The Department of Employment and Labour has embarked on a number of blitz inspections to ensure that all employers, that are still currently operational, adhere to all necessary steps to stem the COVID-19 pandemic. On 30 March 2020, the department announced that it had compelled the closure of two retail store outlets in the Pretoria central business district for failure to adhere to the regulations and the provisions of the Occupational Health and Safety Act (OHS).
Provincial Chief Inspector, Advocate Msiza has announced that inspections have only just commenced and should the conduct of non-compliant employers continue, they will be forced to shut down operations. He said “We are conducting inspections in this time of need to give effect to Government’s efforts to fight the spread of COVID-19. In Our case, our role is in the workplaces, and as a result, we are prioritising inspections in terms of S29 of the OHS”.
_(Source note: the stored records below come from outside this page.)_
<file path="config.mk">
export PLATFORM = sky130hd
export DESIGN_NAME = s2ck_queue
export DESIGN_NICKNAME = d
export VERILOG_FILES = /design/src/sv/s2ck_pkg.sv /design/src/sv/s2ck_queue.sv
export SDC_FILE = /design/constraint.sdc
export NUM_CORES = 1
export LEC_CHECK = 0
export BUFFER_PORTS_ARGS = -buffer_cell sky130_fd_sc_hd__buf_2
export CAP_MARGIN = 25
export CORE_UTILIZATION = 51
export CTS_CLUSTER_DIAMETER = 30
export CTS_CLUSTER_SIZE = 16
export DETAILED_ROUTE_END_ITERATION = 6
export GPL_TIMING_DRIVEN = 0
export PLACE_DENSITY = 0.79
export SLEW_MARGIN = 30
export SYNTH_ARGS = -nofsm -noshare
export SYNTH_HDL_FRONTEND = slang
export SYNTH_SLANG_ARGS = --single-unit
</file>
<file path="constraint.sdc">
create_clock -name clk -period 7.3 [get_ports clk]
set_input_delay 0.73 -clock clk [delete_from_list [all_inputs] [get_ports clk]]
set_output_delay 0.73 -clock clk [all_outputs]
set_load 0.005 [all_outputs]
</file>
<file path="src/sv/s2ck_pkg.sv">
// shared types and constants for the spherical to cartesian kinematics core
`timescale 1ns / 1ps

package s2ck_pkg;

    // default geometry of the angle and length formats
    localparam int ANGLE_BITS_DEF = 16;
    localparam int FRAC_BITS_DEF  = 16;

    // trig values are Q2.30
    localparam int TRIG_FRAC = 30;

    localparam logic [30:0] ONE_Q30      = 31'h4000_0000;
    localparam logic [32:0] TWO_PI_Q30   = 33'd6746518852;
    localparam logic [29:0] EIGHTH_TURN  = 30'h2000_0000;
    localparam logic [30:0] QUARTER_TURN = 31'h4000_0000;

    // reciprocals for exact floor division of values below 2^30
    localparam int SH_42 = 36;
    localparam int SH_56 = 36;
    localparam int SH_20 = 35;
    localparam int SH_30 = 35;
    localparam int SH_6  = 33;
    localparam int SH_12 = 34;

    localparam logic [31:0] RECIP_42 = 32'(((64'd1 << SH_42) + 64'd41) / 64'd42);
    localparam logic [31:0] RECIP_56 = 32'(((64'd1 << SH_56) + 64'd55) / 64'd56);
    localparam logic [31:0] RECIP_20 = 32'(((64'd1 << SH_20) + 64'd19) / 64'd20);
    localparam logic [31:0] RECIP_30 = 32'(((64'd1 << SH_30) + 64'd29) / 64'd30);
    localparam logic [31:0] RECIP_6  = 32'(((64'd1 << SH_6) + 64'd5) / 64'd6);
    localparam logic [31:0] RECIP_12 = 32'(((64'd1 << SH_12) + 64'd11) / 64'd12);

    // quadrant codes
    localparam logic [1:0] QUAD_I   = 2'd0;
    localparam logic [1:0] QUAD_II  = 2'd1;
    localparam logic [1:0] QUAD_III = 2'd2;

    // queue between front and back, power of two depth
    localparam int Q_DEPTH = 4;
    localparam int Q_PTR_W = $clog2(Q_DEPTH);
    localparam int Q_CNT_W = $clog2(Q_DEPTH + 1);

    typedef struct packed {
        logic [15:0]        azimuth;
        logic [15:0]        zenith;
        logic signed [31:0] range_len;
        logic signed [31:0] azimuth_rate;
        logic signed [31:0] zenith_rate;
        logic signed [31:0] range_rate;
        logic signed [31:0] azimuth_accel;
        logic signed [31:0] zenith_accel;
        logic signed [31:0] range_accel;
    } s2ck_track_t;

    typedef struct packed {
        logic signed [31:0] pos_x;
        logic signed [31:0] pos_y;
        logic signed [31:0] pos_z;
        logic signed [31:0] vel_x;
        logic signed [31:0] vel_y;
        logic signed [31:0] vel_z;
        logic signed [31:0] acc_x;
        logic signed [31:0] acc_y;
        logic signed [31:0] acc_z;
    } s2ck_cart_t;

    // angle folded into the first octant
    typedef struct packed {
        logic [29:0] frac;
        logic        swap;
        logic [1:0]  quad;
    } s2ck_oct_t;

    typedef struct packed {
        logic signed [31:0] range_len;
        logic signed [31:0] azimuth_rate;
        logic signed [31:0] zenith_rate;
        logic signed [31:0] range_rate;
        logic signed [31:0] azimuth_accel;
        logic signed [31:0] zenith_accel;
        logic signed [31:0] range_accel;
    } s2ck_rates_t;

    // classified item handed from front to back
    typedef struct packed {
        s2ck_oct_t   az;
        s2ck_oct_t   ze;
        s2ck_rates_t rates;
    } s2ck_work_t;

    typedef struct packed {
        logic signed [31:0] sin_az;
        logic signed [31:0] cos_az;
        logic signed [31:0] sin_ze;
        logic signed [31:0] cos_ze;
    } s2ck_trig_t;

endpackage

</file>
<file path="src/sv/s2ck_queue.sv">
// short queue between the front and the back
`timescale 1ns / 1ps

module s2ck_queue (
    input  logic                 clk,
    input  logic                 rst_n,
    input  logic                 push_valid,
    output logic                 push_ready,
    input  s2ck_pkg::s2ck_work_t push_data,
    output logic                 pop_valid,
    input  logic                 pop_ready,
    output s2ck_pkg::s2ck_work_t pop_data
);

    s2ck_pkg::s2ck_work_t             mem [s2ck_pkg::Q_DEPTH];
    logic [s2ck_pkg::Q_PTR_W-1:0] wr_ptr_reg;
    logic [s2ck_pkg::Q_PTR_W-1:0] wr_ptr_next;
    logic [s2ck_pkg::Q_PTR_W-1:0] rd_ptr_reg;
    logic [s2ck_pkg::Q_PTR_W-1:0] rd_ptr_next;
    logic [s2ck_pkg::Q_CNT_W-1:0] count_reg;
    logic [s2ck_pkg::Q_CNT_W-1:0] count_next;
    logic                         push;
    logic                         pop;

    assign push_ready = (count_reg != s2ck_pkg::Q_CNT_W'(s2ck_pkg::Q_DEPTH));
    assign pop_valid  = (count_reg != '0);
    assign pop_data   = mem[rd_ptr_reg];
    assign push       = push_valid && push_ready;
    assign pop        = pop_valid && pop_ready;

    // pointers wrap naturally at a power of two depth
    always_comb
    begin
        wr_ptr_next = push ? wr_ptr_reg + 1'b1 : wr_ptr_reg;
        rd_ptr_next = pop ? rd_ptr_reg + 1'b1 : rd_ptr_reg;
        count_next  = count_reg;
        if (push && !pop)
            count_next = count_reg + 1'b1;
        else if (pop && !push)
            count_next = count_reg - 1'b1;
    end

    always_ff @(posedge clk or negedge rst_n)
    begin
        if (!rst_n)
        begin
            wr_ptr_reg <= '0;
            rd_ptr_reg <= '0;
            count_reg  <= '0;
        end
        else
        begin
            wr_ptr_reg <= wr_ptr_next;
            rd_ptr_reg <= rd_ptr_next;
            count_reg  <= count_next;
        end
    end

    // storage
    always_ff @(posedge clk)
    begin
        if (push)
            mem[wr_ptr_reg] <= push_data;
    end

`ifndef SYNTHESIS
    a_count_bound: assert property (@(posedge clk) disable iff (!rst_n)
        count_reg <= s2ck_pkg::Q_CNT_W'(s2ck_pkg::Q_DEPTH))
        else $error("queue count above depth");

    a_count_inc: assert property (@(posedge clk) disable iff (!rst_n)
        (push && !pop) |=> count_reg == $past(count_reg) + 1'b1)
        else $error("queue count missed a push");

    a_ptr_gap: assert property (@(posedge clk) disable iff (!rst_n)
        (count_reg == '0) |-> (wr_ptr_reg == rd_ptr_reg))
        else $error("queue pointers apart while empty");
`endif

endmodule

</file>
# Yosys cells after proc, flatten, opt, wreduce, memory -nomap -nowiden
# Memories as Yosys holds them, arrays and structs flattened.
# Index checks and enable logic that the tools add are counted.
# classes
addsub,4
n_eq_ne,1
muxes,4
reduce_logical,8
# ops
op,n
$mux 3,2
$add 2x1->2 const B,2
$logic_and 1x1->1,4
$add 3x1->3 const B,1
$ne 3x3->1 const B,1
$reduce_bool 3->1,1
$sub 3x1->3 const B,1
$logic_not 1->1,2
$mux 1,2
$reduce_bool 2->1,1
# word_totals
ff_bits,7
ram_bits,1160
elab_cells,21
n_memories,1
# mem_list
name,words,word_bits,read_ports,rd_clocked_by_memory_dff,write_ports,line,rtl
mem,4,290,1,0,1,s2ck_queue.sv:15,s2ck_pkg::s2ck_work_t mem [s2ck_pkg::Q_DEPTH];

# Logic depth before layout (Yosys ltp)
# Gate-level depths: netlist of run 1.
# logic_depth
depth_word,6
depth_mapped,8
depth_no_buf,8

# Least setup slack after synthesis of run 1
# No wires, ideal clock.
# synth_path
path_type,input-to-reg
start,input port push_valid
end,"memory mem[0][0] (netlist bit), enable pin"
setup_time_ns,0.688
t_arrival_ns,7.611
t_required_ns,6.612
setup_slack_ns,-1.000
cell_stages,2
n_path_buf,0
path_cell_list,a21boi_2 and2_1
# synth_via
elab_chain_cells,3
# synth_lines
element,line,rtl
from (decl),s2ck_queue.sv:7,"input logic push_valid,"
$logic_and 1x1->1,s2ck_queue.sv:28,assign push = push_valid && push_ready;
$mux 1,s2ck_queue.sv:62,if (push)
$mux 1 (implied by the code),s2ck_queue.sv:63,mem[wr_ptr_reg] <= push_data;
to (decl),s2ck_queue.sv:15,
# Every way passes these cells.

==> metrics.md, run 1 <==
| Metric | Value |
|---|---|
| Status | finished clean |
| CP top delay family | buffers and inverters |
| Final hold violation count | 0 |
| Avg Cell Area, Syn | between 20 and 30 um^2 |
| Hold_ws | around 0.16 ns |
| Tmin final | around 3.7 ns |
| Switching part of the total power | 28.2% |
| Synth Area in XOR/XNOR | less than 1% |
| Fin crit share | a little over 50% |
| Type of origin of the critical path | register |
| Cell internal pwr | about 18000 uW |
| Via density | around 5.7 |
| Area leader, netlist | edfxtp_1 |
| Top area cells in the synthesized netlist | edfxtp_1 (82%), mux4_2 (15%), buf_12 (1.4%), dfrtp_1 (0.41%), buf_2 (0.34%) |
| Area share of fa/ha/maj cells after synthesis | less than 1% |
| Wire per inst | 27.9 um |
| # nets final | between 2000 and 3000 |
| Largest stage delay, worst path | ~0.67 ns |
| Max reg flops | roughly 1200 |
| Via count | between 20000 and 25000 |
| Die W | a little under 300 um |
| Synth Instances | 1550 |
| Hold Crit Class | in2reg |
| Dpl hpwl | just under 60000 um |
| Area share of and/or/nand/nor cells after synthesis | less than 1% |
| Initial drt markers | 1474 |
| Total clock sinks | between 1000 and 1500 |
| H-Tree Depth | 4 |
| Die H | around 290 um |
| CP max-delay cell | clkbuf_1 |
| Mapped Area | around 43000 um^2 |
| Worst-path fanout max | 10 |
| Flop pwr share | about 37% |
| Number of remaining DRC errors | 0 |
| Most common cell after layout, fill and taps aside | edfxtp_1 |
| Clock Root Buffer | clkbuf_16 |
| Total GRT Usage | between 20% and 30% |
| PwrDens | 454 nW/um^2 |
| Die area | about 85000 um^2 |
| Top-area cell type share of the netlist area | between 80% and 90% |
| VDD IR-drop max | 0.000334 V |
| Drt total wl | around 100000 um |
| TritonCTS clock tree | done |
| Worst skew pair latency | slightly below 0.8 ns |
| Dpl cell area | between 40000 and 50000 um^2 |
| Vias in the first global route | 22200 |
| Worst-Margin Slew | approximately 0.85 ns |
| Worst Path Arrival | slightly below 3 ns |
| FILL cells | ~5000 |
| Initial antenna violation count | 29 |
| Mapped Nets | roughly 1900 |
| Main combinational cell family by area after synthesis | multiplexers |
| RSZ-0062 raised after global routing | no |
| Total net switching power | slightly below 7000 uW |
| Io pins | around 600 |
| Combinational share of power | a little over a quarter |
| CP Data Required Time | about 6.6 ns |
| Total grt overflow | 0 |
| Starting Density | about half |
| Clk_skew | between 0.02 and 0.03 ns |
| Clock Tree Buf Depth | 3 |
| Core Area | approximately 82000 um^2 |
| Final setup violating endpoints | 0 |
| Yosys reg bits | roughly 1200 |
| Final Slew Violations | 0 |
| CP Class | reg2out |
| Post-synth cell types | 21 |
| Port Buffer Count | between 500 and 600 |
| Buf/Inv on CP | 3 |
| Drt first pass iters | 5 |
| First-pass GRT wire length | between 100000 and 150000 um |
| Post_cts resized | 0 |
| Number of routed nets with antenna violations | 0 |
| CTS clk-pin slew, worst paths | 0.05 ns |
| Util after Layout | between 60% and 70% |
| Total Power | approximately 25000 uW |
| Share of cells above drive strength 1 | between 50% and 60% |
| Postcts setup bufs | 0 |
| Clk pwr share | between 30% and 40% |
| Most frequent cells in the layout | edfxtp_1 (1160), buf_2 (614), mux4_2 (290), clkbuf_16 (184), buf_12 (48) |
| P&R area growth vs syn | 27.0% |
| Max Fclk | ~270 MHz |
| Design area | 54100 um^2 |
| Compound-Gate Fraction of Synth Area | less than 1% |
| Placer Congestion | about 0.77 |
| LEAKAGE | roughly 0.019 uW |
| CTS buffer count | between 150 and 200 |
| Seq/Total Area, Yosys | between 80% and 90% |
| Mux contribution to synthesized area | roughly 15% |
| CP cell instances | clkbuf_1 -> buf_2 -> mux4_2 -> buf_2 |
| Crit end category | output pin |
| Row cnt | 105 |
| Most frequent CP cell | buf_2 |
| Slew headroom | approximately 43% |
| Total of max-cap violations | 0 |
| Yosys Warn Count | 0 |
| Largest net degree at the start of global routing | 44 |
-- what timing repair did --
action,CTS,global route
hold endpoints to repair,7,0
setup endpoints to repair,0,0
hold buffers,1,0
-- path summary, 6_finish.rpt --
check                           cells past startpoint            from            end  slack (ns)
worst max-delay path                                4   rd_ptr_reg[1]  pop_data[119]        3.61
worst min-delay path                                1  push_data[113]    mem[2][113]        0.16
worst max register to register                      8    count_reg[0]    mem[2][284]        4.17
worst min register to register                      1    count_reg[2]   count_reg[2]        0.56
max in group asynchronous                           2           rst_n  wr_ptr_reg[1]        6.72
min in group asynchronous                           2           rst_n   count_reg[2]        0.41
-- cell families (layout without fill, tap and decap cells) --
kind of cell,after synthesis,after routing
adder cells (fa/ha/maj),6,6
flip-flops,1167,1167
XOR/XNOR,6,6
multiplexers,292,292
buffers and inverters,68,1024
AO/OA/AOI/OAI,1,1
AND/OR/NAND/NOR,10,10
other,0,26
-- layer usage --
metal / up-vias / routed length, um / GRT usage [%]
met1: 10600 / 34100 / 26.8
met3: 226 / 9530 / 8.43
met4: 22 / 3380 / 9.99
met2: 1087 / 53200 / 41.5
li1: 8508 / - / -
met5: - / 181 / 0
-- power groups by stage --
stage / Sequential [uW] / Combinational (uW) / Clock, uW
after floorplan: 9350 / 3690 / 0
after global routing: 9270 / 6840 / 9280
final: 9190 / 6480 / 8880
after CTS: 9200 / 6580 / 9000
after detailed placement: 9250 / 6420 / 0
after global placement: 9550 / 6050 / 0
-- area by class of cell --
type	count	area (um^2)	area share, %
well taps	1070	1340	2.48
clock buffers	204	4680	8.66
flip-flops and latches	1167	35000	64.8
repair buffers	618	3680	6.81
multi-input cells	315	6760	12.5
inverters	3	11.3	0.0208
clock inverters	134	1710	3.17
diodes	26	65.1	0.120
plain buffers	65	792	1.47
-- per-stage QoR --
stage / instances / TNS (ns) / setup slack (ns)
after floorplan: 1550 / 0 / 2.26
after global placement: 3205 / -324.74 / -0.345
after detailed placement: 3237 / 0 / 3.89
after CTS: 3576 / 0 / 3.51
after global routing: 3589 / 0 / 3.51
final: 3602 / 0 / 3.61
-- cell usage after synthesis --
cell	n
edfxtp_1	1160
mux4_2	290
buf_12	30
buf_2	29
dfrtp_1	7
ha_1	5
and2_1	4
xnor2_1	4
clkbuf_1	3
inv_1	3
mux2_2	2
nand2_1	2
nor2_1	2
xor2_1	2
a21boi_2	1
buf_4	1
buf_6	1
buf_8	1
fa_1	1
nand3_1	1
or3_1	1
Note: power is estimated with default switching activity, not from simulation.
==> run 2: changes to the inputs <==
--- a/config.mk
+++ b/config.mk
@@ -7,12 +7,12 @@
 export LEC_CHECK = 0
 export BUFFER_PORTS_ARGS = -buffer_cell sky130_fd_sc_hd__buf_2
 export CAP_MARGIN = 25
-export CORE_UTILIZATION = 51
+export CORE_UTILIZATION = 57
 export CTS_CLUSTER_DIAMETER = 30
 export CTS_CLUSTER_SIZE = 16
 export DETAILED_ROUTE_END_ITERATION = 6
 export GPL_TIMING_DRIVEN = 0
-export PLACE_DENSITY = 0.79
+export PLACE_DENSITY = 0.83
 export SLEW_MARGIN = 30
 export SYNTH_ARGS = -nofsm -noshare
 export SYNTH_HDL_FRONTEND = slang
==> constraint.sdc (replaced) <==
create_clock -name clk -period 3.5 [get_ports clk]
set_input_delay 0.35 -clock clk [delete_from_list [all_inputs] [get_ports clk]]
set_output_delay 0.35 -clock clk [all_outputs]
set_load 0.005 [all_outputs]
==> run 2 against run 1 <==
Compared with the run above: largest cell class unchanged; routed wire length grew 22%; critical endpoint is now pop_data[36]; clock power is 110% higher; final cell count grew 4.5%; worst hold slack got worse by 0.073 ns; global-route usage is 8.4 points higher; total power up 110%; clock skew up 0.033 ns; core utilization increased by 12 points; cell area grew 4.8%; combinational power rose by 130%; die area down 10%.
==> metrics.md, run 2 (synthesis gave the netlist of run 1 again) <==
| Metric | Value |
|---|---|
| Drt total wl | 123000 um (+22%) |
| Total Power | 52400 uW (+110%) |
| LEAKAGE | 0.0199 uW (+5.9%) |
| Placer Congestion | 0.801 (+4.4%) |
| Type of origin of the critical path | register |
| Initial antenna violation count | 12 (-59%) |
| Number of routed nets with antenna violations | 0 (unchanged) |
| Clock Tree Buf Depth | 3 (unchanged) |
| PwrDens | 924 nW/um^2 (+100%) |
| Hold bufs inserted after CTS | 292 (+291) |
| Largest stage delay, worst path | 0.64 ns (-0.03 ns) |
| Final WS setup | 0.310 ns (-3.30 ns) |
| CTS clk-pin slew, worst paths | 0.05 ns (about the same) |
| Drt first pass iters | 5 (unchanged) |
| DP Worst Slack | 0.741 ns (-3.15 ns) |
| Clock Root Buffer | clkbuf_16 |
| Final setup violating endpoints | 0 (unchanged) |
| Die W | 275 um (-5.4%) |
| H-Tree Depth | 4 (unchanged) |
| Core Area | 73500 um^2 (-11%) |
| Util after Layout | 77.2% (+12 points) |
| CP Data Required Time | 3.15 ns (-3.42 ns) |
| Post_cts resized | 0 (unchanged) |
| CP top delay family | buffers and inverters |
| VDD IR-drop max | 0.000836 V (+150%) |
| Final Slew Violations | 0 (unchanged) |
| Row cnt | 99 (-5.7%) |
| FILL cells | 3366 (-31%) |
| Hold Crit Class | in2async |
| Largest net degree at the start of global routing | 43 (-2.3%) |
| Final hold violation count | 0 (unchanged) |
| Total clock sinks | 1167 (unchanged) |
| Total grt overflow | 0 (unchanged) |
| Crit end category | output pin |
| Status | finished clean |
| CP cell instances | clkbuf_1 -> buf_2 -> mux4_2 -> buf_2 |
| CP Class | reg2out |
| Die area | 75800 um^2 (-10%) |
| Starting Density | 57.9% (+6.3 points) |
| Worst skew pair latency | 0.76 ns (about the same) |
| CP max-delay cell | clkbuf_1 |
| Io pins | 586 (unchanged) |
| Vias in the first global route | 25000 (+13%) |
| R2r setup slk | 0.70 ns (-3.47 ns) |
| Clk_skew | 0.0598 ns (+0.0335 ns) |
| Total GRT Usage | 32.3% (+8.4 points) |
| Most common cell after layout, fill and taps aside | edfxtp_1 |
| Total of max-cap violations | 0 (unchanged) |
| Buf/Inv on CP | 3 (unchanged) |
| TritonCTS clock tree | done |
| Via count | 23200 (+13%) |
| Share of cells above drive strength 1 | 45.8% (-5.3 points) |
| Number of remaining DRC errors | 0 (unchanged) |
| Tmin final | ~3.2 ns |
| Max Fclk | between 300 and 400 MHz |
| Postcts setup bufs | 0 (unchanged) |
| Max reg flops | 1160 (unchanged) |
| Hold_ws | 0.0899 ns (-0.0734 ns) |
| CTS buffer count | 177 (-2.7%) |
| Most frequent CP cell | buf_2 |
| Worst-Margin Slew | 0.837 ns (-0.0153 ns) |
| Most frequent cells in the layout | edfxtp_1 (1160), buf_2 (614), dlygate4sd3_1 (292), mux4_2 (290), clkbuf_16 (177) |
| RSZ-0062 raised after global routing | no |
| Via density | 6.16 (+8.6%) |
| P&R area growth vs syn | 33.1% |
| Initial drt markers | 2630 (+78%) |
| Worst-path fanout max | 10 (unchanged) |
| Fin crit share | between 90% and 100% |
| Dpl hpwl | 62100 um (+4.3%) |
| Worst Path Arrival | 2.84 ns (-0.12 ns) |
| Port Buffer Count | 585 (unchanged) |
| First-pass GRT wire length | 172000 um (+18%) |
| # nets final | 2939 (+11%) |
| Die H | 275 um (-5.4%) |
| Wire per inst | 32.6 um (+17%) |
| Slew headroom | 44.2% (+1.0 points) |
[run 2: final timing paths]
check	start	to	cells after the start
max in group asynchronous	rst_n	wr_ptr_reg[0]	2
min reg2reg	wr_ptr_reg[1]	wr_ptr_reg[1]	1
min	rst_n	rd_ptr_reg[0]	2
max	rd_ptr_reg[1]	pop_data[36]	4
max reg2reg	count_reg[0]	mem[3][139]	7
min in group clk	push_valid	wr_ptr_reg[0]	3
[run 2: stage by stage]
step | cells | instance area, um^2 | TNS (ns)
2_1_floorplan | 1550 | 42600 | -1484.91
3_3_place_gp | 3094 | 46700 | -4479.35
3_5_place_dp | 3127 | 47500 | 0
4_1_cts | 3753 | 56600 | 0
5_1_grt | 3761 | 56700 | 0
6_report | 3765 | 56700 | 0
[run 2: layer usage]
metal	vias to the layer above	wire length, um	track usage [%]
li1	9050	-	-
met1	11900	38800	36.2
met2	1814	64800	56.5
met3	403	12500	9.15
met4	6	6570	16.3
met5	-	34	0
[run 2: layout make-up]
| class | count | area (um^2) | share of cell area [%] |
|---|---|---|---|
| timing repair buffer | 910 | 6620 | 11.7 |
| clock buffer | 194 | 4490 | 7.93 |
| clock inverter | 140 | 1750 | 3.09 |
| sequential | 1167 | 35000 | 61.8 |
| tap | 959 | 1200 | 2.12 |
| multi-input combinational | 315 | 6760 | 11.9 |
| inverter | 3 | 11.3 | 0.0199 |
| antenna | 12 | 30.0 | 0.0530 |
| buffer | 65 | 792 | 1.40 |
[run 2: report_power, final]
part           internal (uW)  switching (uW)  total, uW
Sequential             18500             901      19400
Clock                  11200            7190      18400
Combinational           6700            7860      14600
Msiza went on to caution employees against failing to use PPE equipment provided by the employers.
Compliance with the provisions of the OHS needs to be considered from two main perspectives. Firstly, to create a safe working environment for employees, and secondly, to create a safe environment for customers and service providers. Should the employer fail to comply with the regulations and not pursue the safety of its employees and clients, they will be forced to shut their doors for the period of the lockdown.
Inspections will be done in terms of Section 29 and emphasis will be placed on the regulations relating to Hazardous Biological Agents. We have compiled a summary of what the employer needs to pay attention to, in terms of these regulations, in order to ensure compliance with the law and the health and safety of their clients and staff.
The regulation defines a hazardous biological agent (or HBA) as any micro-organism, cell culture or human endoparasite including any of which may have been genetical, which may cause infection, allergy or toxicity or otherwise be hazardous to the health of an individual.
Interestingly, the regulation categorises HBA’s as follows
1. Group 1 which is unlikely to cause human disease
2. Group 2 which may cause human disease, which is unlikely to spread to the community, for which treatment is available
3. Group 3 may cause severe human disease, and is considered a serious hazard and is likely to spread to the community. However, treatment is available.
4. Group 4 may cause severe human disease, which a high probability of spreading to the community for which no effective treatment is available.
In terms of HBA regulation coronavirus (COVID-19) is categorised as an HBA agent.
Information and training
The regulations provide that the employer, in consultation with the health and safety committee (if any) has an obligation to ensure that employees are comprehensively informed about
- the contents and scope of the regulations
- potential risks of exposure
- housekeeping procedure to follow
- correct use of personal protective equipment etc.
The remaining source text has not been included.